Professor Spackman, who first began work this area in 1996, says learning how molecules stick together in the way they do has "ramifications in all sorts of areas" of chemistry.
One example is in pharmaceuticals. The information could be used to help drug companies protect their patents, by showing exactly how drug molecules are arranged when the compounds are in their solid form—the most usual way of delivering drugs.
"To protect their intellectual property, [drug companies] need to know not just what they have, but if there are any other crystalline forms of it," Prof Spackman says.
Not covering their bases in this way could allow a rival company to market a chemically identical drug with a slightly different crystal arrangement.
Chemists deduce a substance's molecular structure by firing beams of X-rays at it - a process called X-ray crystallography. Different molecules scatter the X-rays in different patterns.

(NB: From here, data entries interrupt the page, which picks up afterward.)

$ cat src/rtl/mem_port_arbiter.sv
// Two-port arbiter in front of the unified instruction/data memory.
// One single-beat transaction per grant: ACCESS drives the memory for a
// cycle, RESP returns data/ack. All outputs decode from registered state.
module mem_port_arbiter
   import mem_arb_pkg::*;
#(
   parameter int ADDR_W   = 32,
   parameter int DATA_W   = 32,
   parameter int LOCK_MAX = LOCK_MAX_DEF
) (
   input  logic              clk,
   input  logic              reset,
   input  logic              req0,
   input  logic              req1,
   input  logic              we0,
   input  logic              we1,
   input  logic [ADDR_W-1:0] addr0,
   input  logic [ADDR_W-1:0] addr1,
   input  logic [DATA_W-1:0] wdata0,
   input  logic [DATA_W-1:0] wdata1,
   input  logic              lock1,
   output logic              gnt0,
   output logic              gnt1,
   output logic              rvalid0,
   output logic              rvalid1,
   output logic [DATA_W-1:0] rdata0,
   output logic [DATA_W-1:0] rdata1,
   output logic [ADDR_W-1:0] mem_addr,
   output logic [DATA_W-1:0] mem_wdata,
   output logic              mem_read,
   output logic              mem_write,
   input  logic [DATA_W-1:0] mem_rdata
);

   localparam int CNT_W = $clog2(LOCK_MAX + 1);

   state_t             state;
   logic               sel;        // port being served
   logic               last;       // port granted most recently
   logic               lock_prev;  // last grant was port 1 with lock1 set
   logic [CNT_W-1:0]   lock_cnt;
   logic               lat_we;
   logic [ADDR_W-1:0]  lat_addr;
   logic [DATA_W-1:0]  lat_wdata;
   logic [DATA_W-1:0]  rdata_q;
   logic               pick_vld;
   logic               pick_win;
   logic               arb_en;
   logic               do_grant;
   logic               in_acc;
   logic               in_rsp;

   arb_pick #(
      .LOCK_MAX (LOCK_MAX),
      .CNT_W    (CNT_W)
   ) u_pick (
      .req0        (req0),
      .req1        (req1),
      .last        (last),
      .lock_active (lock_prev),
      .lock_cnt    (lock_cnt),
      .gnt_vld     (pick_vld),
      .win         (pick_win)
   );

   // Requests are only looked at between transactions.
   assign arb_en   = (state == S_IDLE) || (state == S_RESP);
   assign do_grant = arb_en && pick_vld;

   // Transaction sequencing.
   always_ff @(posedge clk or negedge reset) begin
      if (!reset) begin
         state <= S_IDLE;
      end else begin
         case (state)
            S_IDLE,
            S_RESP:   state <= pick_vld ? S_ACCESS : S_IDLE;
            S_ACCESS: state <= S_RESP;
            default:  state <= S_IDLE;
         endcase
      end
   end

   // Latch the winner's request fields and update the round-robin pointer.
   always_ff @(posedge clk or negedge reset) begin
      if (!reset) begin
         sel       <= PORT_CPU;
         last      <= PORT_DBG;
         lat_we    <= 1'b0;
         lat_addr  <= '0;
         lat_wdata <= '0;
      end else if (do_grant) begin
         sel       <= pick_win;
         last      <= pick_win;
         lat_we    <= pick_win ? we1    : we0;
         lat_addr  <= pick_win ? addr1  : addr0;
         lat_wdata <= pick_win ? wdata1 : wdata0;
      end
   end

   // Debug-port lock bookkeeping; counts only grants that made the CPU wait.
   always_ff @(posedge clk or negedge reset) begin
      if (!reset) begin
         lock_prev <= 1'b0;
         lock_cnt  <= '0;
      end else if (do_grant) begin
         if (pick_win == PORT_CPU) begin
            lock_prev <= 1'b0;
            lock_cnt  <= '0;
         end else begin
            lock_prev <= lock1;
            if (!lock1)
               lock_cnt <= '0;
            else if (req0 && (lock_cnt != CNT_W'(LOCK_MAX)))
               lock_cnt <= lock_cnt + CNT_W'(1);
         end
      end
   end

   // Capture read data at the end of ACCESS; writes respond with zero.
   always_ff @(posedge clk or negedge reset) begin
      if (!reset)
         rdata_q <= '0;
      else if (state == S_ACCESS)
         rdata_q <= lat_we ? '0 : mem_rdata;
   end

   // Output decode from registered state only.
   assign in_acc    = (state == S_ACCESS);
   assign in_rsp    = (state == S_RESP);
   assign gnt0      = in_acc && (sel == PORT_CPU);
   assign gnt1      = in_acc && (sel == PORT_DBG);
   assign rvalid0   = in_rsp && (sel == PORT_CPU);
   assign rvalid1   = in_rsp && (sel == PORT_DBG);
   assign rdata0    = rvalid0 ? rdata_q : '0;
   assign rdata1    = rvalid1 ? rdata_q : '0;
   assign mem_addr  = in_acc ? lat_addr  : '0;
   assign mem_wdata = in_acc ? lat_wdata : '0;
   assign mem_read  = in_acc && !lat_we;
   assign mem_write = in_acc &&  lat_we;

endmodule

$ cat config.mk
export PLATFORM = sky130hd
export DESIGN_NAME = mem_port_arbiter
export DESIGN_NICKNAME = d
export VERILOG_FILES = /design/src/rtl/mem_arb_pkg.sv /design/src/rtl/mem_port_arbiter_pick.sv /design/src/rtl/mem_port_arbiter.sv
export SDC_FILE = /design/constraint.sdc
export NUM_CORES = 1
export LEC_CHECK = 0
export BUFFER_PORTS_ARGS = -buffer_cell sky130_fd_sc_hd__clkbuf_2
export CORE_AREA = 2 2 118 120
export CTS_BUF_LIST = sky130_fd_sc_hd__clkbuf_16
export CTS_CLUSTER_SIZE = 10
export DETAILED_ROUTE_END_ITERATION = 8
export DIE_AREA = 0 0 120 122
export PLACE_DENSITY = 0.75
export SYNTH_ARGS = -nofsm -noshare
export SYNTH_HDL_FRONTEND = slang
export SYNTH_SLANG_ARGS = --single-unit
export TNS_END_PERCENT = 50
$ cat constraint.sdc
create_clock -name clk -period 2.2 [get_ports clk]
set_input_delay 0.33 -clock clk [delete_from_list [all_inputs] [get_ports clk]]
set_output_delay 0.33 -clock clk [all_outputs]
set_load 0.05 [all_outputs]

Figuring out how those molecules fit together to form larger crystals used to involve poring over charts, tables, and data on the lengths and angles of various atomic bonds.
That's where Prof Spackman's work comes in. Using WA supercomputing provider iVEC’s infrastructure, he developed a software program that takes X-ray crystallography data and spots areas where the electron density is lower—in a sense, the 'gaps' between molecules.
The program, called CrystalExplorer, can then generate a theoretical boundary around each molecule in the crystal matrix—effectively showing where one ends and the next one begins.
Known as the 'Hirshfeld surface', this boundary can be used to visualise how the molecules fit together, rather like looking at how the individual chambers of a honeycomb form a larger pattern.
Prof. Spackman first demonstrated the technique using small, simple crystals such as urea. But it works "all the way from very simple molecules, right up to proteins and enzymes", he says.
The award will be presented by Sweden's King Carl Gustav at a ceremony at the Royal Swedish Academy of Sciences on 5 April 2013.
Prof Spackman will share the 100,000 krona (AU$14,200) prize with Italian researcher Carlo Gatti of the Institute of Molecular Sciences and Technology in Milan, who has made similar strides in interpreting X-ray crystallography.